Influential person: Rev. Charles R. Williams
Black Expo leader
The Indiana Black Expo was first held in 1970, but the person who would become most associated with it, Charles Williams, wouldn’t get involved for another decade. When he did, however, he would oversee its development into one of the city’s premier summer events.
The story began in 1980 when Williams, an aide to Indianapolis Mayor William Hudnut, decided to volunteer for the once-a-year gathering, which, in its earliest days, was held at the Indiana State Fairgrounds. The celebration of Black culture, run by a not-for-profit and based on a similar event in Chicago, was popular but still quite limited in scope and financially modest.

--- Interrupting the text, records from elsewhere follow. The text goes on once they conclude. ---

$ cat src/rtl/ahb_bus_arbiter.sv
// Round-robin AHB bus arbiter: one-hot grant, owner index and lock indication,
// with burst/lock tracking so ownership never moves mid-burst or mid-lock.
module ahb_bus_arbiter #(
  parameter int NUM_MASTERS    = 4,
  parameter int DEFAULT_MASTER = 0,
  parameter int MASTER_W       = 4
) (
  input  logic                   HCLK,
  input  logic                   HRESETn,
  input  logic [NUM_MASTERS-1:0] HBUSREQ,
  input  logic [NUM_MASTERS-1:0] HLOCK,
  input  logic                   HREADY,
  input  logic [1:0]             HTRANS,
  input  logic [2:0]             HBURST,
  input  logic [1:0]             HRESP,
  output logic [NUM_MASTERS-1:0] HGRANT,
  output logic [MASTER_W-1:0]    HMASTER,
  output logic                   HMASTLOCK
);

  localparam logic [1:0] TRANS_NONSEQ = 2'b10;
  localparam logic [1:0] TRANS_SEQ    = 2'b11;
  localparam logic [1:0] RESP_OKAY    = 2'b00;

  localparam logic [MASTER_W-1:0]    DEF_IDX   = MASTER_W'(DEFAULT_MASTER);
  localparam logic [MASTER_W-1:0]    DEF_PTR   = MASTER_W'((DEFAULT_MASTER + 1) % NUM_MASTERS);
  localparam logic [NUM_MASTERS-1:0] DEF_GRANT = NUM_MASTERS'(1) << DEFAULT_MASTER;

  logic [NUM_MASTERS-1:0] grant_q, grant_d;
  logic [MASTER_W-1:0]    master_q, master_d;
  logic                   mastlock_q, mastlock_d;
  logic [3:0]             beats_q, beats_d;
  logic [MASTER_W-1:0]    rr_ptr_q, rr_ptr_d;

  logic                   owner_lock_s;
  logic                   hold_s;
  logic [NUM_MASTERS-1:0] req_rot_s;
  logic                   found_s;
  logic [MASTER_W-1:0]    winner_s;
  logic [MASTER_W-1:0]    grant_idx_s;
  logic                   grant_lock_s;

  // Remaining SEQ beats after a NONSEQ of the given fixed-length burst type.
  function automatic logic [3:0] burst_beats(input logic [2:0] burst);
    logic [3:0] n;
    case (burst)
      3'b010, 3'b011: n = 4'd3;
      3'b100, 3'b101: n = 4'd7;
      3'b110, 3'b111: n = 4'd15;
      default:        n = 4'd0;
    endcase
    return n;
  endfunction

  // Beat counter; a non-OKAY first response cycle aborts the burst.
  always_comb begin
    beats_d = beats_q;
    if (!HREADY && (HRESP != RESP_OKAY)) begin
      beats_d = 4'd0;
    end else if (HREADY) begin
      case (HTRANS)
        TRANS_NONSEQ: beats_d = burst_beats(HBURST);
        TRANS_SEQ:    beats_d = (beats_q != 4'd0) ? (beats_q - 4'd1) : beats_q;
        default:      beats_d = beats_q;
      endcase
    end else begin
      beats_d = beats_q;
    end
  end

  // Hold condition: burst in flight or current owner keeping a locked request.
  always_comb begin
    owner_lock_s = 1'b0;
    for (int i = 0; i < NUM_MASTERS; i++) begin
      if (master_q == MASTER_W'(i)) begin
        owner_lock_s = HLOCK[i] & HBUSREQ[i];
      end else begin
        owner_lock_s = owner_lock_s;
      end
    end
    hold_s = (beats_d != 4'd0) || owner_lock_s;
  end

  // Round-robin search: rotate requests so bit 0 is the rr_ptr position.
  always_comb begin
    int idx;
    req_rot_s = NUM_MASTERS'({HBUSREQ, HBUSREQ} >> rr_ptr_q);
    found_s   = 1'b0;
    winner_s  = DEF_IDX;
    idx       = 0;
    for (int i = 0; i < NUM_MASTERS; i++) begin
      if (!found_s && req_rot_s[i]) begin
        found_s = 1'b1;
        idx     = int'(rr_ptr_q) + i;
        if (idx >= NUM_MASTERS) begin
          idx = idx - NUM_MASTERS;
        end else begin
          idx = idx;
        end
        winner_s = MASTER_W'(idx);
      end else begin
        found_s = found_s;
      end
    end
  end

  // Grant and pointer update.
  always_comb begin
    int nxt;
    grant_d  = grant_q;
    rr_ptr_d = rr_ptr_q;
    nxt      = int'(winner_s) + 1;
    if (nxt >= NUM_MASTERS) begin
      nxt = 0;
    end else begin
      nxt = nxt;
    end
    if (!hold_s) begin
      for (int i = 0; i < NUM_MASTERS; i++) begin
        grant_d[i] = (winner_s == MASTER_W'(i));
      end
      if (found_s) begin
        rr_ptr_d = MASTER_W'(nxt);
      end else begin
        rr_ptr_d = rr_ptr_q;
      end
    end else begin
      grant_d  = grant_q;
      rr_ptr_d = rr_ptr_q;
    end
  end

  // Ownership follows the registered grant, but only when the data phase completes.
  always_comb begin
    grant_idx_s  = DEF_IDX;
    grant_lock_s = 1'b0;
    for (int i = 0; i < NUM_MASTERS; i++) begin
      if (grant_q[i]) begin
        grant_idx_s  = MASTER_W'(i);
        grant_lock_s = HLOCK[i];
      end else begin
        grant_idx_s = grant_idx_s;
      end
    end
    if (HREADY) begin
      master_d   = grant_idx_s;
      mastlock_d = grant_lock_s;
    end else begin
      master_d   = master_q;
      mastlock_d = mastlock_q;
    end
  end

  // State registers with synchronous active-low reset.
  always_ff @(posedge HCLK) begin
    if (!HRESETn) begin
      grant_q    <= DEF_GRANT;
      master_q   <= DEF_IDX;
      mastlock_q <= 1'b0;
      beats_q    <= 4'd0;
      rr_ptr_q   <= DEF_PTR;
    end else begin
      grant_q    <= grant_d;
      master_q   <= master_d;
      mastlock_q <= mastlock_d;
      beats_q    <= beats_d;
      rr_ptr_q   <= rr_ptr_d;
    end
  end

  assign HGRANT    = grant_q;
  assign HMASTER   = master_q;
  assign HMASTLOCK = mastlock_q;

endmodule
$ cat config.mk
export PLATFORM = sky130hd
export DESIGN_NAME = ahb_bus_arbiter
export DESIGN_NICKNAME = d
export VERILOG_FILES = /design/src/rtl/ahb_bus_arbiter.sv
export SDC_FILE = /design/constraint.sdc
export NUM_CORES = 1
export LEC_CHECK = 0
export CORE_UTILIZATION = 31
export CTS_CLUSTER_DIAMETER = 30
export DETAILED_ROUTE_END_ITERATION = 7
export GPL_ROUTABILITY_DRIVEN = 0
export PLACE_DENSITY = 0.51
export SETUP_SLACK_MARGIN = 0.4
export SYNTH_ARGS = -nofsm -noshare
export SYNTH_HDL_FRONTEND = slang
export SYNTH_SLANG_ARGS = --single-unit
$ cat constraint.sdc
create_clock -name HCLK -period 4.4 [get_ports HCLK]
set_clock_uncertainty 0.2 [all_clocks]
set_input_delay 1.32 -clock HCLK [delete_from_list [all_inputs] [get_ports HCLK]]
set_output_delay 1.32 -clock HCLK [all_outputs]
set_load 0.005 [all_outputs]
[After elaboration in Yosys (flattened, before gate mapping)]
Index checks and enable logic that the tools add are counted.
Word-level totals
  register bits after elaboration: 17
  input bits: 18
  output and inout bits: 9
  word-level logic and storage cells: 86
Cells by class
  $add $sub $neg: 9
  order comparisons: 5
  equal/unequal tests: 14
  shift operators: 1
  multiplexer cells: 29
  bitwise operators: 5
  reductions and logical operators: 18
Operators by type and width (count)
  two-way mux 4 bit: 14
  greater-or-equal comparator 5 x 3 -> 1 bit (second input constant): 4
  equality test 4 x 2 -> 1 bit (second input constant): 4
  subtractor 4 x 3 -> 4 bit (second input constant): 4
  two-way mux 1 bit: 13
  equality test 3 bit (second input constant): 4
  one-hot mux 4 bit (3 select lines): 1
  adder 4 x 1 -> 5 bit (second input constant): 2
  adder 4 x 2 -> 5 bit (second input constant): 2
  equality test 4 x 1 -> 1 bit (second input constant): 2
  logical NOT 4 bit: 2
  one-hot mux 4 bit (2 select lines): 1
  nonzero test 4 bit: 2
  >> shifter 8 x 4 -> 4 bit: 1
  equality test 3 x 2 -> 1 bit (second input constant): 2
  OR reduction 2 bit: 3
  AND 1 bit: 4
  equality test 2 bit (second input constant): 2
  greater-or-equal comparator 4 x 3 -> 1 bit (second input constant): 1
  logical AND 1 bit: 4
  logical NOT 1 bit: 4
  subtractor 4 x 1 -> 4 bit (second input constant): 1
  AND reduction 2 bit: 1
  nonzero test 2 bit: 1
  2 further kinds: 2

[Longest topological paths before layout]
Gate-level depths: netlist of run 1.
  depth after elaboration: 14
  gate-level depth with buffers: 13
  depth with buffers taken out: 12

[Least setup slack after synthesis of run 1]
Ideal clock, no wire load.
  kind: input to register
  from: input port HBUSREQ[0]
  to: register rr_ptr_q[0]
  library setup time: 0.142 ns
  arrival: 3.030 ns
  required time: 4.058 ns
  slack: 1.028 ns
  stages: 8
  path buffers: 0
  cell sequence: or3b_2 -> a21oi_1 -> o21bai_1 -> a211oi_1 -> o21ai_1 -> ha_1 -> mux2i_1 -> o311ai_2
Between the ends
  word-level cells in the longest chain between the ends: 14
  elaborated cells on any way between the ends: 26
  classes of those cells: add/sub (1); order compare (1); shift (1); mux (13); bitwise (2); reduce/logical (8)
Ends and longest elaborated chain
  start: declaration: line 10  | input logic [NUM_MASTERS-1:0] HBUSREQ,
  >> shifter 8 x 4 -> 4 bit: line 87  | req_rot_s = NUM_MASTERS'({HBUSREQ, HBUSREQ} >> rr_ptr_q);
  two-way mux 1 bit: line 92  | if (!found_s && req_rot_s[i]) begin
  logical NOT 1 bit: line 92
  logical AND 1 bit: line 92
  two-way mux 1 bit: line 92
  logical NOT 1 bit: line 92
  logical AND 1 bit: line 92
  two-way mux 1 bit: line 92
  logical NOT 1 bit: line 92
  logical AND 1 bit: line 92
  two-way mux 4 bit: line 92
  adder 4 x 1 -> 5 bit: line 112  | nxt = int'(winner_s) + 1;
  greater-or-equal comparator 5 x 3 -> 1 bit: line 113  | if (nxt >= NUM_MASTERS) begin
  two-way mux 4 bit: line 113
  end signal: assignment: line 167  | rr_ptr_q <= rr_ptr_d;
  end: declaration: line 33  | logic [MASTER_W-1:0] rr_ptr_q, rr_ptr_d;
Parallel ways exist; a longest one is shown, timed or not.
A chain may end at the register's enable or synchronous reset.

[Worst setup path after layout of run 1]
  from: input port HBUSREQ[0]
  to: register grant_q[1] (netlist: HGRANT[1])
Between the ends
  word-level cells in the longest chain between the ends: 12
  elaborated cells on any way between the ends: 21
  classes of those cells: eq/ne (1); shift (1); mux (11); bitwise (1); reduce/logical (7)
Ends and longest elaborated chain
  >> shifter 8 x 4 -> 4 bit: line 87
  two-way mux 1 bit: line 92
  logical NOT 1 bit: line 92
  logical AND 1 bit: line 92
  two-way mux 1 bit: line 92
  logical NOT 1 bit: line 92
  logical AND 1 bit: line 92
  two-way mux 1 bit: line 92
  logical NOT 1 bit: line 92
  logical AND 1 bit: line 92
  two-way mux 4 bit: line 92
  equality test 4 x 1 -> 1 bit: line 120  | grant_d[i] = (winner_s == MASTER_W'(i));
  end signal: assignment: line 163  | grant_q <= grant_d;
  end: declaration: line 29  | logic [NUM_MASTERS-1:0] grant_q, grant_d;
Parallel ways exist; a longest one is shown, timed or not.

==> results.sh, run 1 <==
export IMPL_end_kind="flip-flop"
export IMPL_synth_enable_flop_cells=0
export IMPL_crit_chain="clkdlybuf4s50_1 -> nand3b_1 -> and2_1 -> a2bb2oi_1 -> or4_1 -> o21ai_1 -> buf_4 -> inv_1 -> ha_1 -> a22oi_1 -> nor2b_1"
export IMPL_slowest_delay_ns=0.58
export IMPL_fin_cells=305
export IMPL_setup_violations=0
export IMPL_fmax_ghz=0.260
export IMPL_drv_slew=0
export IMPL_path_clk_slew_ns=0.06
export IMPL_path_class="in2reg"
export IMPL_post_drt_wl_per_cell_um=13.1
export IMPL_ir_drop_uv=237
export IMPL_route_vias_total=1577
export IMPL_synthToLayoutAreaGrowth_pct=21.8
export IMPL_drc=0
export IMPL_rsz0062_at_grt="no"
export IMPL_grt_pass1_vias=1330
export IMPL_firstDrtPassIters=4
export IMPL_cts_path_max_buffers=2
export IMPL_min_period_over_period_pct=87.3
export IMPL_ys_async_sr_fraction_pct=0
export IMPL_critical_path_startpoint_type="primary input"
export IMPL_synthFlopType="dfxtp_1"
export IMPL_die_area_mm2=0.00566
export IMPL_cts_root_buf="clkbuf_8"
export IMPL_nets=272
export IMPL_multi_input_area_mm2=0.00126
export IMPL_worst_pin_slew_ns=0.783
export IMPL_worstHoldPathType="reg2reg"
export IMPL_cts_htree_levels=1
export IMPL_dp_hpwl_mm=3.01
export IMPL_grt_max_degree=23
export IMPL_design_area_mm2=0.00202
export IMPL_grt_first_pass_wirelength_mm=6.37
export IMPL_avgSynthCellArea_um2=7.91
export IMPL_ys_types=61
export IMPL_core_mm2=0.00514
export IMPL_dpl_cell_area_mm2=0.00197
export IMPL_synth_top_cell_area_share_pct=18.1
export IMPL_cp_slowest_cell="clkdlybuf4s50_1"
export IMPL_drt_iter0_markers=39
export IMPL_pre_cts_ws_ns=0.296
export IMPL_fin_crit_ns=3.84
export IMPL_finalWirelength_mm=4.01
export IMPL_drive_gt1_share_pct=12.3
export IMPL_power_leakage_nw=0.840
export IMPL_synthTopCellsByCount="ha_1 (18), a21oi_1 (17), dfxtp_1 (15)"
export IMPL_fillCellCount=538
export IMPL_cts_buffers=3
export IMPL_seq_area_frac_synth_pct=18.1
export IMPL_fp_dieH_um=75.2
export IMPL_initial_core_util_pct=32.3
export IMPL_worst_endpoint_arrival_ns=3.77
export IMPL_synth_top_area_cell="dfxtp_1"
export IMPL_fp_row_count=26
export IMPL_grt_total_usage_pct=14.5
export IMPL_critPathRequiredTime_ns=4.33
export IMPL_worst_path_max_fanout=6
export IMPL_diodes=0
export IMPL_fp_dieW_um=75.2
export IMPL_ys_seq_elements=15
export IMPL_via_per_inst=5.17
export IMPL_synth_area_mm2=0.00166
export IMPL_numPortBuffers=23
export IMPL_antenna_found_initial=0
export IMPL_finalHoldViolCount=0
export IMPL_clock_sinks=15
export IMPL_grt_overflow_total=0
export IMPL_slew_headroom_pct=47.8
export IMPL_tns_ns=0
export IMPL_status="complete, no violations"
export IMPL_place_inst=301
export IMPL_final_setup_worst_slack_ns=0.559
export IMPL_ys_warn_count=0
export IMPL_netlist_instances=210
export IMPL_ys_top_cells_by_area="dfxtp_1 (18%), ha_1 (14%), a21oi_1 (5.1%), o21ai_0 (3.9%), mux2i_1 (3.6%)"
export IMPL_drt_antenna_violating_nets=0
export IMPL_postCtsHoldBufs=0
export IMPL_cts_tree="yes"
export IMPL_drv_cap=0
export IMPL_io_pins=27
export IMPL_seq_area_um2=300
export IMPL_worstSkewPairLatency_ns=0.25
export IMPL_p_per_area_mw_per_mm2=372
export IMPL_yosysMostFrequentCell="ha_1"
## placed cells by master (no fill, tap or decap), drive strengths merged, types with 3 or more instances in the layout
| cell type | synthesis | final |
|---|---|---|
| clkdlybuf4s50 | 0 | 22 |
| ha | 18 | 18 |
| a21oi | 17 | 17 |
| dfxtp | 15 | 15 |
| o21ai | 14 | 14 |
| nand2 | 13 | 13 |
| inv | 12 | 12 |
| nor2 | 10 | 10 |
| buf | 8 | 7 |
| nand3b | 6 | 6 |
| and2 | 6 | 6 |
| mux2i | 6 | 6 |
| nand2b | 6 | 6 |
| nand3 | 5 | 5 |
| a211oi | 5 | 5 |
| nor3 | 4 | 4 |
| a22oi | 4 | 4 |
| nor2b | 4 | 4 |
| a21boi | 4 | 4 |
| xnor2 | 3 | 3 |
| clkbuf | 2 | 3 |
| and2b | 3 | 3 |
| and3 | 3 | 3 |
## flip-flops by register name, summed over array words and instances (netlist names)
name       cells
HGRANT         4
HMASTER        2
rr_ptr_q       4
HMASTLOCK      1
beats_q        4
## final timing paths
path               startpoint   endpoint  slack, ns  cells past startpoint
setup / recovery   HBUSREQ[0]  HGRANT[1]       0.56                     11
hold / removal      HMASTLOCK  HMASTLOCK       0.29                      1
setup reg to reg  rr_ptr_q[1]  HGRANT[1]       1.09                     12
hold reg to reg     HMASTLOCK  HMASTLOCK       0.29                      1
## critical path: cells and delay by family
family / cells / cell delay (ns)
buffers and inverters: 3 / 0.80
AND/OR/NAND/NOR: 4 / 0.95
adder cells (fa/ha/maj): 1 / 0.19
AO/OA/AOI/OAI: 3 / 0.52
## metal layers
metal	wire length [µm]	GRT usage, %	part of all wire (%)
met5	0	0	0
met4	0	0.617	0
met3	136	3.08	3.4
met2	1680	21.1	42
met1	2190	22.7	55
## logic make-up (layout without fill, tap and decap cells)
| family | after synthesis | after routing | synth area share (%) |
|---|---|---|---|
| simple gates | 75 | 75 | 27.0 |
| flops | 15 | 15 | 18.1 |
| fa+ha+maj | 18 | 18 | 13.6 |
| compound gates | 67 | 67 | 27.4 |
| other cells | 1 | 2 | 0.226 |
| xor+xnor | 4 | 4 | 2.11 |
| mux | 8 | 8 | 4.97 |
| buf+inv | 22 | 46 | 6.70 |
## report_power, final
| part | switching (mW) | internal [mW] | total, mW |
|---|---|---|---|
| clock network | 0.0490 | 0.0626 | 0.112 |
| registers | 0.0567 | 0.159 | 0.215 |
| logic | 0.214 | 0.212 | 0.426 |
| total | 0.319 | 0.434 | 0.753 |
## per-stage QoR
stage / power [mW] / hold slack, ns / utilization (%)
after floorplan: 0.495 / 0.277 / -
after global placement: 0.638 / 0.270 / 38.3
after detailed placement: 0.633 / 0.273 / 38.3
after CTS: 0.747 / 0.293 / 39.2
after global routing: 0.822 / 0.309 / 39.4
final: 0.753 / 0.292 / 39.4
## what timing repair did
action                     CTS  global route
gates resized for setup      0             3
setup endpoints to repair    0             1
buffers inserted             0             0
## layout make-up
class	count	share of cell area [%]
clock buffers	3	2.04
clock inverters	1	0.247
inverters	12	2.22
multi-input cells	174	62.2
flip-flops and latches	15	14.8
well taps	70	4.33
repair buffers	30	14.1
Note: power is estimated with default switching activity, not from simulation.
==> inputs of run 2 (changes only) <==
ABC_AREA = 1   (was default)
PLACE_DENSITY = 0.52   (was 0.51)
==> results.sh, run 2 <==
export IMPL_synth_area_mm2=0.00157
export IMPL_fp_dieW_um=73.1
export IMPL_nets=307
export IMPL_io_pins=27
export IMPL_cts_root_buf="clkbuf_8"
export IMPL_tns_ns=0
export IMPL_post_drt_wl_per_cell_um=10.7
export IMPL_end_kind="flip-flop"
export IMPL_fmax_ghz=0.291
export IMPL_seq_area_frac_synth_pct=19.2
export IMPL_drive_gt1_share_pct=10.7
export IMPL_clock_sinks=15
export IMPL_numPortBuffers=23
export IMPL_worstHoldPathType="reg2reg"
export IMPL_drt_antenna_violating_nets=0
export IMPL_worstSkewPairLatency_ns=0.24
export IMPL_grt_first_pass_wirelength_mm=6.46
export IMPL_drv_slew=0
export IMPL_power_leakage_nw=0.928
export IMPL_grt_max_degree=14
export IMPL_cts_buffers=3
export IMPL_worst_pin_slew_ns=0.558
export IMPL_synth_top_area_cell="dfxtp_1"
export IMPL_slew_headroom_pct=62.8
export IMPL_postCtsHoldBufs=0
export IMPL_avgSynthCellArea_um2=6.34
export IMPL_path_class="in2reg"
export IMPL_critical_path_startpoint_type="primary input"
export IMPL_p_per_area_mw_per_mm2=449
export IMPL_cts_path_max_buffers=2
export IMPL_drt_iter0_markers=34
export IMPL_synthTopCellsByCount="nand2_1 (62), inv_1 (30), nand3_1 (28)"
export IMPL_netlist_instances=247
export IMPL_yosysMostFrequentCell="nand2_1"
export IMPL_drv_cap=0
export IMPL_layout_common_cells="nand2_1 (62), inv_1 (30), nand3_1 (28), clkdlybuf4s50_1 (23)"
export IMPL_path_clk_slew_ns=0.06
export IMPL_via_per_inst=4.55
export IMPL_critPathRequiredTime_ns=4.37
export IMPL_layout_commonest_cell="nand2_1"
export IMPL_ys_types=34
export IMPL_fillCellCount=523
export IMPL_grt_overflow_total=0
export IMPL_design_area_mm2=0.00189
export IMPL_synth_top_cell_area_share_pct=19.2
export IMPL_die_area_mm2=0.00534
export IMPL_worst_endpoint_arrival_ns=3.41
export IMPL_cts_htree_levels=1
export IMPL_fin_crit_ns=3.43
export IMPL_synth_enable_flop_cells=0
export IMPL_finalHoldViolCount=0
export IMPL_post_cts_setup_buffers=0
export IMPL_ir_drop_uv=190
export IMPL_worst_path_max_fanout=5
export IMPL_diodes=0
export IMPL_synthToLayoutAreaGrowth_pct=20.5
export IMPL_ys_async_sr_fraction_pct=0
export IMPL_drc=0
export IMPL_place_inst=333
export IMPL_route_vias_total=1533
export IMPL_grt_total_usage_pct=15.3
export IMPL_ys_warn_count=0
export IMPL_fp_dieH_um=73.1
export IMPL_synthFlopType="dfxtp_1"
export IMPL_grt_pass1_vias=1514
export IMPL_core_mm2=0.00479
export IMPL_setup_violations=0
export IMPL_dpl_cell_area_mm2=0.00184
export IMPL_fp_row_count=25
export IMPL_fin_cells=337
export IMPL_initial_core_util_pct=32.7
export IMPL_finalWirelength_mm=3.61
export IMPL_post_cts_resized=0
export IMPL_ys_top_cells_by_area="dfxtp_1 (19%), nand2_1 (15%), ha_1 (14%), nand3_1 (9.0%), inv_1 (7.2%)"
export IMPL_cts_tree="yes"
export IMPL_firstDrtPassIters=4
export IMPL_rsz0062_at_grt="no"
export IMPL_antenna_found_initial=0
export IMPL_min_period_over_period_pct=78.0
export IMPL_status="complete, no violations"
export IMPL_ys_seq_elements=15
export IMPL_dp_hpwl_mm=2.98
-- run 2: cell count changes in the layout (fill, tap and decap cells not counted), moves of 6 or more --
cell / delta
and2_1: -6
nand2_1: +49
nor2_1: +8
inv_1: +18
nand3_1: +23
buf_4: -7
-- run 2: final cells by class --
type	instances	area (µm²)	area share, %
Clock buffer	3	41.3	2.19
Clock inverter	1	5.00	0.265
Inverter	38	150	7.96
Multi-Input combinational cell	190	1080	57.0
Sequential cell	15	300	15.9
Tap cell	67	83.8	4.44
Timing Repair Buffer	23	230	12.2
-- run 2: metrics by stage --
step	hold slack, ns	utilization, %	worst slack, ns	total power [mW]
3_5_place_dp	0.305	38.5	0.712	0.749
4_1_cts	0.330	39.4	0.955	0.861
3_3_place_gp	0.320	38.5	0.720	0.749
5_1_grt	0.379	39.4	0.721	0.945
6_report	0.334	39.4	0.969	0.848
2_1_floorplan	0.283	-	1.56	0.610
-- run 2: cell families after synthesis --
kind of cell | after synthesis | share of synthesized area (%)
xor+xnor | 4 | 2.24
buf+inv | 43 | 12.3
other cells | 1 | 0.240
compound gates | 43 | 16.5
flops | 15 | 19.2
fa+ha+maj | 18 | 14.4
simple gates | 123 | 35.2
-- run 2: worst max-delay path, stage by stage --
cell             delay [ns]
clkdlybuf4s50_1        0.56
nand3_1                0.12
nand2_1                0.09
nand2_1                0.05
a21oi_1                0.18
inv_1                  0.09
nor2_2                 0.15
nor2_1                 0.06
nor2_2                 0.19
ha_1                   0.23
nand3_1                0.08
nand2_1                0.08
nand3_1                0.07
o21ai_1                0.12
-- run 2: routing by layer --
metal  vias to the layer above  GRT usage, %  routed length, µm
li1                        846             -                  -
met1                       665          20.8               1940
met2                        18          26.3               1580
met3                         4         0.829                 50
met4                         0          3.27                 30
met5                         -             0                  0
-- run 2: power breakdown --
group	switching [mW]	internal [mW]	total [mW]	leakage [nW]
clock network	0.0471	0.0625	0.110	0.0255
logic	0.331	0.210	0.540	0.779
registers	0.0401	0.158	0.198	0.123
-- run 2: final timing paths --
check | slack, ns | end | cells after the start | from
worst max-delay path | 0.97 | rr_ptr_q[0] | 14 | HBUSREQ[0]
worst min-delay path | 0.33 | HGRANT[0] | 2 | HGRANT[0]
worst min register to register | 0.33 | HGRANT[0] | 2 | HGRANT[0]
worst max register to register | 1.51 | rr_ptr_q[0] | 17 | rr_ptr_q[1]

With Williams on board, that soon changed. Within three years of his first volunteer stint, he was running Black Expo and would continue to do so until his death from prostate cancer in 2004. During his tenure, he established the annual Circle City Classic, an annual football game between two historically black colleges, and expanded Black Expo into a year-round endeavor that creates and supports programs ranging from health care to performing arts.
Williams even used his cancer struggle as a teaching opportunity. Since prostate cancer disproportionately affects Black men, he raised awareness about the importance of being screened by speaking about the problem and filming public-service spots.
“A lot of people think my father started Expo,” his son, Charles Williams II, told The Indianapolis Recorder. “He didn’t—he just helped take it to the next level.”